A desinformação relacionada às eleições presidenciais em Portugal, que soma mais de 7,7 milhões de visualizações nas redes sociais, revela um cenário alarmante para o processo democrático. Segundo um estudo realizado pelo LabCom – Laboratório de Comunicação da Universidade da Beira Interior (UBI), André Ventura, líder do Chega, concentra 85,7% dos 14 casos de desinformação identificados.

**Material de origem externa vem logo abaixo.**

File: config.mk
export PLATFORM = sky130hd
export DESIGN_NAME = convex_polygon_line_strip_collision_top
export DESIGN_NICKNAME = d
export VERILOG_FILES = /design/src/hw/rtl/cpls_pkg.sv /design/src/hw/rtl/cpls_ram.sv /design/src/hw/rtl/cpls_datapath.sv /design/src/hw/rtl/cpls_ctrl.sv /design/src/hw/rtl/convex_polygon_line_strip_collision_top.sv
export SDC_FILE = /design/constraint.sdc
export NUM_CORES = 2
export LEC_CHECK = 0
export ABC_AREA = 1
export BUFFER_PORTS_ARGS = -buffer_cell sky130_fd_sc_hd__buf_4
export CORE_MARGIN = 10
export CORE_UTILIZATION = 40
export DETAILED_ROUTE_END_ITERATION = 8
export PLACE_DENSITY_LB_ADDON = 0.2
export SETUP_SLACK_MARGIN = 0.1
export SLEW_MARGIN = 20
export SYNTH_ARGS = -nofsm -noshare
export SYNTH_HDL_FRONTEND = slang
export SYNTH_SLANG_ARGS = --single-unit
File: constraint.sdc
create_clock -name clk_i -period 9.8 [get_ports clk_i]
set_input_delay 0.49 -clock clk_i [delete_from_list [all_inputs] [get_ports clk_i]]
set_output_delay 0.49 -clock clk_i [all_outputs]
set_load 0.01 [all_outputs]
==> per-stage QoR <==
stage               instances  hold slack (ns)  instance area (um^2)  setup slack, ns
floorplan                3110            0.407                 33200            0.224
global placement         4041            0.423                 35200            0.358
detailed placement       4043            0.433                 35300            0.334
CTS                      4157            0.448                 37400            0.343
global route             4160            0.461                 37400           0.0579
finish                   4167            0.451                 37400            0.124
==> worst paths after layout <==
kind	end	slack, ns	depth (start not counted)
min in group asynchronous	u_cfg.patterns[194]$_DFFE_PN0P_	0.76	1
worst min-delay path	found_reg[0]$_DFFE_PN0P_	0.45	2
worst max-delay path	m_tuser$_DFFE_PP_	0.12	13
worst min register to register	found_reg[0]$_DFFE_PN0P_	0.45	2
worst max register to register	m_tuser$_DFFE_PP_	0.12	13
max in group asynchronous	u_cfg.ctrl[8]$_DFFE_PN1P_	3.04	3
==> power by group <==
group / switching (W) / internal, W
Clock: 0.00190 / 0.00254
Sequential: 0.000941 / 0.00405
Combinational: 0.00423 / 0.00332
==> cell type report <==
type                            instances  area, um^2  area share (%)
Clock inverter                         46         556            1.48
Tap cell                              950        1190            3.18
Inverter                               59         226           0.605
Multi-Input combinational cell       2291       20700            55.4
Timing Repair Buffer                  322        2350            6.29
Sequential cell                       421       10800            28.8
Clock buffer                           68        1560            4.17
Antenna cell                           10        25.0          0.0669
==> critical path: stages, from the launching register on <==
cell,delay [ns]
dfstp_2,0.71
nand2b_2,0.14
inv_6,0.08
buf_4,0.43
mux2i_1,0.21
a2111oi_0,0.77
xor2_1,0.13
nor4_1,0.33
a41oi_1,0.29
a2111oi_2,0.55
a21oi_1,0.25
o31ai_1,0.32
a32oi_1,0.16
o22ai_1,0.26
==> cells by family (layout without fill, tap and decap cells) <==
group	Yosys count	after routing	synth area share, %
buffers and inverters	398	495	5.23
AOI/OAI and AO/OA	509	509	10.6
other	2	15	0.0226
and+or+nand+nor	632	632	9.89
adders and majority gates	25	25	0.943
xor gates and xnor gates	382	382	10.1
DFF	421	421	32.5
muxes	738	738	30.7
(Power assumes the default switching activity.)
[src/xrfpd_pkg.sv]
// Package for the X10 RF pulse-distance decoder: widths, config and result types,
// register indices and the byte bit-reversal helper.
// No dependencies.
`timescale 1ns / 1ps

package xrfpd_pkg;

    localparam int INTERVAL_W      = 16;
    localparam int CFG_DATA_W      = 16;
    localparam int CFG_INDEX_W     = 3;
    localparam int BUF_W           = 32;
    localparam int IDX_W           = $clog2(BUF_W);
    localparam int POS_W           = 6;
    localparam int BYTE_W          = 8;
    localparam int OUT_DATA_W      = 4 * BYTE_W;
    localparam int FRAME_BITS_DEF  = 32;

    localparam logic [BYTE_W-1:0] SEC_LOW_XOR  = 8'h0F;
    localparam logic [BYTE_W-1:0] SEC_HIGH_XOR = 8'hFF;

    localparam logic KIND_STANDARD = 1'b0;
    localparam logic KIND_SECURITY = 1'b1;

    typedef enum logic [CFG_INDEX_W-1:0] {
        REG_START_REPEAT_MIN = 3'd0,
        REG_START_FULL_MIN   = 3'd1,
        REG_START_MAX        = 3'd2,
        REG_ONE_MIN          = 3'd3,
        REG_ONE_MAX          = 3'd4,
        REG_ZERO_MIN         = 3'd5,
        REG_ZERO_MAX         = 3'd6
    } reg_index_t;

    typedef struct packed {
        logic [CFG_DATA_W-1:0] start_repeat_min;
        logic [CFG_DATA_W-1:0] start_full_min;
        logic [CFG_DATA_W-1:0] start_max;
        logic [CFG_DATA_W-1:0] one_min;
        logic [CFG_DATA_W-1:0] one_max;
        logic [CFG_DATA_W-1:0] zero_min;
        logic [CFG_DATA_W-1:0] zero_max;
    } cfg_t;

    typedef struct packed {
        logic              code_kind;
        logic [BYTE_W-1:0] byte_three;
        logic [BYTE_W-1:0] byte_two;
        logic [BYTE_W-1:0] byte_one;
        logic [BYTE_W-1:0] byte_zero;
    } result_t;

    function automatic logic [BYTE_W-1:0] flip8(input logic [BYTE_W-1:0] v);
        logic [BYTE_W-1:0] r;
        for (int i = 0; i < BYTE_W; i++) begin
            r[i] = v[BYTE_W-1-i];
        end
        return r;
    endfunction

endpackage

A pesquisa, que abrange as principais plataformas sociais em Portugal, incluindo Facebook, Instagram, X, TikTok, Threads e YouTube, teve início em 17 de novembro de 2025, coincidente com o primeiro debate televisivo entre Ventura e António José Seguro. Os pesquisadores João Canavilhas e Branco Di Fátima documentaram que os conteúdos desinformativos geraram um total de 324.555 reações, 51.922 comentários e 24.543 partilhas, destacando o engajamento significativo da audiência com a temática.
Além de Ventura, os outros casos de desinformação referem-se a pré-candidatos que não foram aceites pelo Tribunal Constitucional, reforçando a necessidade de vigilância no contexto eleitoral. A disseminação deste tipo de informação pode influenciar a percepção pública e o comportamento do eleitorado, levantando questões cruciais sobre a integridade do processo democrático.
A situação é um alerta para a importância da verificação de informações e da responsabilidade na partilha de conteúdos nas redes sociais, especialmente em períodos eleitorais, onde a desinformação pode distorcer a realidade dos fatos e impactar as decisões dos cidadãos.